Encadré 4. Emplois décents

Par emplois décents, on entend des emplois productifs, respectant les normes de travail fondamentales, convenablement rémunérés (de façon indépendante ou salariée) et assurant un traitement équitable pour tous. Les travailleurs doivent pouvoir accomplir leurs tâches dans des conditions garantissant leur santé et leur sécurité, et faire entendre leur voix sur leur lieu de travail (FAO, 2017a).

Pour protéger les groupes vulnérables, les employés et l’environnement, les entreprises situées au-delà de l’exploitation agricole et tout au long des filières doivent veiller à se fournir auprès de sources souscrivant aux bonnes pratiques environnementales, sociales, et de gouvernance, en mettant en place des politiques et des systèmes appropriés.
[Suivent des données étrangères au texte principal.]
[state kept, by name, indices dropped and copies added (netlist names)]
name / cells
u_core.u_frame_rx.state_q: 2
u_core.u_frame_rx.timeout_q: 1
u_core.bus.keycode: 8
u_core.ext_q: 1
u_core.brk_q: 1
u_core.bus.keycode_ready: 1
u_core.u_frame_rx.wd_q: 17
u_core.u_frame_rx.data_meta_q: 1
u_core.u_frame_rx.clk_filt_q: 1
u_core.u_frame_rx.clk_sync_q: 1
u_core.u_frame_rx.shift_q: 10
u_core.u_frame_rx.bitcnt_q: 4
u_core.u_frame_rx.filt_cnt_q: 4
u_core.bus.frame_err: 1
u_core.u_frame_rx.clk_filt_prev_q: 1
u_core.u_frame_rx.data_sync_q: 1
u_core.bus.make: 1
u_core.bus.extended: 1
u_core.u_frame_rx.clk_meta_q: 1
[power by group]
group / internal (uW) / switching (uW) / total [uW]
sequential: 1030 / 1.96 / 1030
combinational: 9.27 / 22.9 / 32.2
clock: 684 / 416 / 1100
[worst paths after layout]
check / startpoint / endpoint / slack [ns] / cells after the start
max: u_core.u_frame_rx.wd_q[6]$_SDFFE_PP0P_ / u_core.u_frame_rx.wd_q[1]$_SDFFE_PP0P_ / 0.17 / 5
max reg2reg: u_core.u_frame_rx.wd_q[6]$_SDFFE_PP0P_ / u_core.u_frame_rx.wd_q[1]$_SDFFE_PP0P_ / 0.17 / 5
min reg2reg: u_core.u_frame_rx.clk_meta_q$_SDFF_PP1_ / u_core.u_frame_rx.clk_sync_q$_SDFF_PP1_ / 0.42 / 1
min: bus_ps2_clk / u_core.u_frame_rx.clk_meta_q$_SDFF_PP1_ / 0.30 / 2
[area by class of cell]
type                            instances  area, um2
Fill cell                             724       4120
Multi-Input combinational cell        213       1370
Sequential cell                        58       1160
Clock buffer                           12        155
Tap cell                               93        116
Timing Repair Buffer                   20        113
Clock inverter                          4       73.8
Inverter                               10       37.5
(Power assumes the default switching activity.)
## src/rtl/nibble_add_sequencer_if.sv

```systemverilog
// Request/result bundle of nibble_add_sequencer. The ovf signal exists only when SEQ_OVERFLOW_EN is defined.
// start is honoured only while idle; done pulses one cycle and sum/cout (and ovf) stay valid until the next accepted start.
interface nibble_add_sequencer_if #(parameter int NIBBLES = 4);
   logic                 start;
   logic [4*NIBBLES-1:0] op_a;
   logic [4*NIBBLES-1:0] op_b;
   logic                 cin;
   logic [4*NIBBLES-1:0] sum;
   logic                 cout;
   logic                 busy;
   logic                 done;
   logic [1:0]           state;
`ifdef SEQ_OVERFLOW_EN
   logic                 ovf;
`endif

   modport master (
      output start, op_a, op_b, cin,
      input  sum, cout, busy, done, state
`ifdef SEQ_OVERFLOW_EN
      , input ovf
`endif
   );

   modport slave (
      input  start, op_a, op_b, cin,
      output sum, cout, busy, done, state
`ifdef SEQ_OVERFLOW_EN
      , output ovf
`endif
   );
endinterface

```

## src/rtl/nibble_add_sequencer.sv

```systemverilog
// Multi-precision add controller: feeds a 4-bit combinational adder one nibble per clock, LSB first,
// chaining its carry. Define SEQ_OVERFLOW_EN to add the two's-complement overflow flag (bus.ovf).
module nibble_add_sequencer #(
   parameter int NIBBLES = 4
) (
   input  logic                 clk,
   input  logic                 rst_n,
   nibble_add_sequencer_if.slave bus,
   output logic [3:0]           A,
   output logic [3:0]           B,
   output logic                 Ci,
   input  logic [3:0]           S,
   input  logic                 Co
);
   localparam int W  = 4 * NIBBLES;
   localparam int IW = $clog2(NIBBLES);

   typedef enum logic [1:0] {IDLE = 2'd0, RUN = 2'd1, DONE = 2'd2} state_t;

   state_t        state;
   logic [IW-1:0] idx;
   logic [W-1:0]  a_reg;
   logic [W-1:0]  b_reg;
   logic          cin_reg;
   logic          carry_reg;
   logic [W-1:0]  sum_reg;
   logic          cout_reg;
   logic          busy_reg;
   logic          done_reg;
   logic          last;
`ifdef SEQ_OVERFLOW_EN
   logic          ovf_reg;
`endif

   assign last = (idx == IW'(NIBBLES - 1));

   // Adder operands are only driven while running so the adder sees zeros when idle.
   always_comb begin
      A  = 4'd0;
      B  = 4'd0;
      Ci = 1'b0;
      if (state == RUN) begin
         A  = a_reg[{idx, 2'b00} +: 4];
         B  = b_reg[{idx, 2'b00} +: 4];
         Ci = (idx == '0) ? cin_reg : carry_reg;
      end
   end

   always_ff @(posedge clk or negedge rst_n) begin
      if (!rst_n) begin
         state     <= IDLE;
         idx       <= '0;
         a_reg     <= '0;
         b_reg     <= '0;
         cin_reg   <= 1'b0;
         carry_reg <= 1'b0;
         sum_reg   <= '0;
         cout_reg  <= 1'b0;
         busy_reg  <= 1'b0;
         done_reg  <= 1'b0;
`ifdef SEQ_OVERFLOW_EN
         ovf_reg   <= 1'b0;
`endif
      end else begin
         case (state)
            IDLE: begin
               done_reg <= 1'b0;
               if (bus.start) begin
                  a_reg     <= bus.op_a;
                  b_reg     <= bus.op_b;
                  cin_reg   <= bus.cin;
                  carry_reg <= 1'b0;
                  idx       <= '0;
                  sum_reg   <= '0;
                  cout_reg  <= 1'b0;
`ifdef SEQ_OVERFLOW_EN
                  ovf_reg   <= 1'b0;
`endif
                  busy_reg  <= 1'b1;
                  state     <= RUN;
               end
            end
            RUN: begin
               sum_reg[{idx, 2'b00} +: 4] <= S;
               carry_reg <= Co;
               if (last) begin
                  cout_reg <= Co;
`ifdef SEQ_OVERFLOW_EN
                  ovf_reg  <= (a_reg[W-1] == b_reg[W-1]) && (S[3] != a_reg[W-1]);
`endif
                  idx      <= '0;
                  busy_reg <= 1'b0;
                  done_reg <= 1'b1;
                  state    <= DONE;
               end else begin
                  idx <= idx + 1'b1;
               end
            end
            DONE: begin
               done_reg <= 1'b0;
               state    <= IDLE;
            end
            default: begin
               busy_reg <= 1'b0;
               done_reg <= 1'b0;
               state    <= IDLE;
            end
         endcase
      end
   end

   assign bus.sum   = sum_reg;
   assign bus.cout  = cout_reg;
   assign bus.busy  = busy_reg;
   assign bus.done  = done_reg;
   assign bus.state = state;
`ifdef SEQ_OVERFLOW_EN
   assign bus.ovf   = ovf_reg;
`endif
endmodule

```

## src/flat_wrapper.sv

```systemverilog
// flat-port wrapper written by rule: the top's interface ports become plain ports
module nibble_add_sequencer_flat 
#(
   parameter int NIBBLES = 4
)
  (clk, rst_n, A, B, Ci, S, Co, bus_start, bus_op_a, bus_op_b, bus_cin, bus_sum, bus_cout, bus_busy, bus_done, bus_state);
  nibble_add_sequencer_if #(.NIBBLES(NIBBLES)) bus_i ();
  input  logic clk;
  input  logic rst_n;
  output logic [3:0] A;
  output logic [3:0] B;
  output logic Ci;
  input  logic [3:0] S;
  input  logic Co;
  input wire logic [$bits(bus_i.start)-1:0] bus_start;
  input wire logic [$bits(bus_i.op_a)-1:0] bus_op_a;
  input wire logic [$bits(bus_i.op_b)-1:0] bus_op_b;
  input wire logic [$bits(bus_i.cin)-1:0] bus_cin;
  output wire logic [$bits(bus_i.sum)-1:0] bus_sum;
  output wire logic [$bits(bus_i.cout)-1:0] bus_cout;
  output wire logic [$bits(bus_i.busy)-1:0] bus_busy;
  output wire logic [$bits(bus_i.done)-1:0] bus_done;
  output wire logic [$bits(bus_i.state)-1:0] bus_state;
  assign bus_i.start = bus_start;
  assign bus_i.op_a = bus_op_a;
  assign bus_i.op_b = bus_op_b;
  assign bus_i.cin = bus_cin;
  assign bus_sum = bus_i.sum;
  assign bus_cout = bus_i.cout;
  assign bus_busy = bus_i.busy;
  assign bus_done = bus_i.done;
  assign bus_state = bus_i.state;
  nibble_add_sequencer #(.NIBBLES(NIBBLES)) u_core (.clk(clk), .rst_n(rst_n), .bus(bus_i), .A(A), .B(B), .Ci(Ci), .S(S), .Co(Co));
endmodule
```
Ainsi, qu’elles soient de petite taille ou multinationales, les entreprises seront protégées, à tous les niveaux, des problèmes pouvant nuire à leur réputation. Cela peut ensuite leur éviter de prendre des mesures correctives coûteuses et permettre de renforcer leurs liens avec les fournisseurs, les partenaires commerciaux et d’autres groupes d’acteurs, et, ainsi, réduire les coûts qu’elles supportent et augmenter leur rentabilité (FAO, 2020c).
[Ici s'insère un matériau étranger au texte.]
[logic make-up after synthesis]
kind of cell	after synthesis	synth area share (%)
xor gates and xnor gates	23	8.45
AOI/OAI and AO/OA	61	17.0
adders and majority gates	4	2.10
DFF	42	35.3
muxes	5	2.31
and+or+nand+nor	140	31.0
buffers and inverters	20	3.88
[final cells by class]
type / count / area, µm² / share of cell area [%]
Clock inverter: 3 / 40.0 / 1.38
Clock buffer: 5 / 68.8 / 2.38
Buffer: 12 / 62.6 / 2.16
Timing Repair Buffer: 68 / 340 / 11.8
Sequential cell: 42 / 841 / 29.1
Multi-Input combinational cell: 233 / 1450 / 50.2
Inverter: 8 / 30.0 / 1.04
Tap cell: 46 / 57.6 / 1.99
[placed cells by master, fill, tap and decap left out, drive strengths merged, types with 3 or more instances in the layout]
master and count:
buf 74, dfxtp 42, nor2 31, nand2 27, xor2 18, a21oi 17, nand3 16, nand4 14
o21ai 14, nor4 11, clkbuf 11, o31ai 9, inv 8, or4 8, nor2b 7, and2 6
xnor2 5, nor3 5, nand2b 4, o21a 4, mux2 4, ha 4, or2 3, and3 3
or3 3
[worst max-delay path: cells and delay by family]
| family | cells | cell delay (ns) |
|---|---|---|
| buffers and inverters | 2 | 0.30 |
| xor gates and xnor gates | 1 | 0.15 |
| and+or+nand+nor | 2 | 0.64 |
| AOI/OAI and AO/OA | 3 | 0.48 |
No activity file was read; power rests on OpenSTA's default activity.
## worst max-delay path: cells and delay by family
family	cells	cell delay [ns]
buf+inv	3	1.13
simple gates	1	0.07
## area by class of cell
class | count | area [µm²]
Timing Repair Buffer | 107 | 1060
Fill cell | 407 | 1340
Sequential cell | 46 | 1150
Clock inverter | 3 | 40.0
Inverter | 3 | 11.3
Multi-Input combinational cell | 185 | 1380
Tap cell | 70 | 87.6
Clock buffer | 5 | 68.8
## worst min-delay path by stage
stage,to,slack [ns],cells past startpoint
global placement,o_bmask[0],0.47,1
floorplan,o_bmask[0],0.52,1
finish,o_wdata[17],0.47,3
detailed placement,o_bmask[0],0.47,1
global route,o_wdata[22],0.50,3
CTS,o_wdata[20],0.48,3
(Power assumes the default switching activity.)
Lorsqu’ils sont fondés sur divers instruments d’orientation internationaux (tableau 1) et appliqués tout au long de la filière, le devoir de diligence et les pratiques commerciales responsables peuvent avoir des effets bénéfiques sur les agriculteurs, les travailleurs agricoles, les petites entreprises agricoles, les communautés locales, l’environnement et la société dans son ensemble (OCDE et FAO, 2020). L’exercice du devoir de diligence par les entreprises peut contribuer à renforcer la résilience des chaînes de valeur face aux chocs externes comme la covid-19 (encadré 5).

Tableau 1. Instruments d’orientation internationaux sur les pratiques commerciales responsables

Encadré 5. Devoir de diligence

On entend par devoir de diligence le processus faisant partie intégrante des systèmes de prise de décisions et de gestion des risques, et permettant aux entreprises d’identifier, d'évaluer, d'atténuer et de prévenir les impacts négatifs, réels ou potentiels, de leurs activités, et de rendre compte de la manière dont elles y répondent (OCDE et FAO, 2016).
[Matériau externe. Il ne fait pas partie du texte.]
## src/rtl/multicycle_control_fsm.sv

```systemverilog
`default_nettype none
// ============================================================================
//  Module      : multicycle_control_fsm
//  Description : Main control FSM of a multicycle MIPS-style datapath.
//                Sequences fetch/decode/execute/memory/write-back per opcode,
//                stalls on mem_ready and pulses instr_done on retirement.
//  Revision    : 1.0  initial release
// ============================================================================
module multicycle_control_fsm #(
    parameter int STALL_EN = 1
) (
    input  logic       clk,
    input  logic       reset,
    input  logic [5:0] opcode,
    input  logic       mem_ready,
    output logic       pc_write,
    output logic       pc_write_cond,
    output logic       iord,
    output logic       mem_read,
    output logic       mem_write,
    output logic       ir_write,
    output logic       reg_dst,
    output logic       mem_to_reg,
    output logic       reg_write,
    output logic       alu_src_a,
    output logic [1:0] alu_src_b,
    output logic [1:0] alu_op,
    output logic [1:0] pc_source,
    output logic [3:0] state,
    output logic       instr_done,
    output logic       illegal_op
);

    typedef enum logic [3:0] {
        S_FETCH     = 4'd0,
        S_DECODE    = 4'd1,
        S_MEM_ADR   = 4'd2,
        S_MEM_RD    = 4'd3,
        S_MEM_WB    = 4'd4,
        S_MEM_WR    = 4'd5,
        S_R_EXEC    = 4'd6,
        S_R_WB      = 4'd7,
        S_BEQ       = 4'd8,
        S_JUMP      = 4'd9,
        S_ADDI_EXEC = 4'd10,
        S_ADDI_WB   = 4'd11
    } state_t;

    localparam logic [5:0] c_OP_RTYPE = 6'b000000;
    localparam logic [5:0] c_OP_LW    = 6'b100011;
    localparam logic [5:0] c_OP_SW    = 6'b101011;
    localparam logic [5:0] c_OP_BEQ   = 6'b000100;
    localparam logic [5:0] c_OP_J     = 6'b000010;
    localparam logic [5:0] c_OP_ADDI  = 6'b001000;

    state_t     r_state;
    state_t     w_next;
    logic       w_ready;

    // Strobes before reset masking
    logic       w_pc_write;
    logic       w_pc_write_cond;
    logic       w_ir_write;
    logic       w_reg_write;
    logic       w_mem_write;
    logic       w_instr_done;
    logic       w_illegal_op;

    // With stalling disabled, memory is treated as always ready
    assign w_ready = (STALL_EN != 0) ? mem_ready : 1'b1;

    // State register; reset returns to FETCH from anywhere, even mid-stall
    always_ff @(posedge clk) begin
        if (reset) begin
            r_state <= S_FETCH;
        end else begin
            r_state <= w_next;
        end
    end

    // Next-state and Moore/ready-qualified output decode
    always_comb begin
        w_next          = S_FETCH;
        w_pc_write      = 1'b0;
        w_pc_write_cond = 1'b0;
        w_ir_write      = 1'b0;
        w_reg_write     = 1'b0;
        w_mem_write     = 1'b0;
        w_instr_done    = 1'b0;
        w_illegal_op    = 1'b0;
        iord            = 1'b0;
        mem_read        = 1'b0;
        reg_dst         = 1'b0;
        mem_to_reg      = 1'b0;
        alu_src_a       = 1'b0;
        alu_src_b       = 2'b00;
        alu_op          = 2'b00;
        pc_source       = 2'b00;
        case (r_state)
            S_FETCH: begin
                mem_read   = 1'b1;
                alu_src_b  = 2'b01;
                w_ir_write = w_ready;
                w_pc_write = w_ready;
                w_next     = w_ready ? S_DECODE : S_FETCH;
            end
            S_DECODE: begin
                alu_src_b = 2'b11;
                case (opcode)
                    c_OP_RTYPE:      w_next = S_R_EXEC;
                    c_OP_LW, c_OP_SW: w_next = S_MEM_ADR;
                    c_OP_BEQ:        w_next = S_BEQ;
                    c_OP_J:          w_next = S_JUMP;
                    c_OP_ADDI:       w_next = S_ADDI_EXEC;
                    default: begin
                        w_next       = S_FETCH;
                        w_illegal_op = 1'b1;
                        w_instr_done = 1'b1;
                    end
                endcase
            end
            S_MEM_ADR: begin
                alu_src_a = 1'b1;
                alu_src_b = 2'b10;
                w_next    = (opcode == c_OP_LW) ? S_MEM_RD : S_MEM_WR;
            end
            S_MEM_RD: begin
                mem_read = 1'b1;
                iord     = 1'b1;
                w_next   = w_ready ? S_MEM_WB : S_MEM_RD;
            end
            S_MEM_WB: begin
                w_reg_write  = 1'b1;
                mem_to_reg   = 1'b1;
                w_instr_done = 1'b1;
                w_next       = S_FETCH;
            end
            S_MEM_WR: begin
                w_mem_write  = 1'b1;
                iord         = 1'b1;
                w_instr_done = w_ready;
                w_next       = w_ready ? S_FETCH : S_MEM_WR;
            end
            S_R_EXEC: begin
                alu_src_a = 1'b1;
                alu_op    = 2'b10;
                w_next    = S_R_WB;
            end
            S_R_WB: begin
                w_reg_write  = 1'b1;
                reg_dst      = 1'b1;
                w_instr_done = 1'b1;
                w_next       = S_FETCH;
            end
            S_BEQ: begin
                alu_src_a       = 1'b1;
                alu_op          = 2'b01;
                w_pc_write_cond = 1'b1;
                pc_source       = 2'b01;
                w_instr_done    = 1'b1;
                w_next          = S_FETCH;
            end
            S_JUMP: begin
                w_pc_write   = 1'b1;
                pc_source    = 2'b10;
                w_instr_done = 1'b1;
                w_next       = S_FETCH;
            end
            S_ADDI_EXEC: begin
                alu_src_a = 1'b1;
                alu_src_b = 2'b10;
                w_next    = S_ADDI_WB;
            end
            S_ADDI_WB: begin
                w_reg_write  = 1'b1;
                w_instr_done = 1'b1;
                w_next       = S_FETCH;
            end
            default: begin
                w_next = S_FETCH;
            end
        endcase
    end

    // State-changing strobes are suppressed while reset is held
    assign pc_write      = w_pc_write      & ~reset;
    assign pc_write_cond = w_pc_write_cond & ~reset;
    assign ir_write      = w_ir_write      & ~reset;
    assign reg_write     = w_reg_write     & ~reset;
    assign mem_write     = w_mem_write     & ~reset;
    assign instr_done    = w_instr_done    & ~reset;
    assign illegal_op    = w_illegal_op    & ~reset;
    assign state         = r_state;

endmodule
`default_nettype wire

```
Ce chapitre a présenté les tendances récentes qui sous-tendent la hausse rapide de la demande des fruits et légumes frais, notamment celle des fruits tropicaux. L’essor des échanges internationaux a été possible grâce aux progrès du transport, aux technologies de stockage, aux accords commerciaux, à la hausse des revenus et à l’évolution des préférences des consommateurs. Cependant, pour tirer parti du potentiel du secteur, il faut créer des infrastructures, investir et rendre les services accessibles, à l'intention des acteurs intervenant à petite échelle, tout le long de la chaîne de valeur, et en outre créer un environnement favorable qui protège les droits des plus vulnérables. Enfin, le chapitre traite également de la pertinence des tendances de consommation et de l’importance de s’inspirer des perspectives offertes par le commerce international pour développer le marché intérieur des pays à faible revenu et à revenu intermédiaire.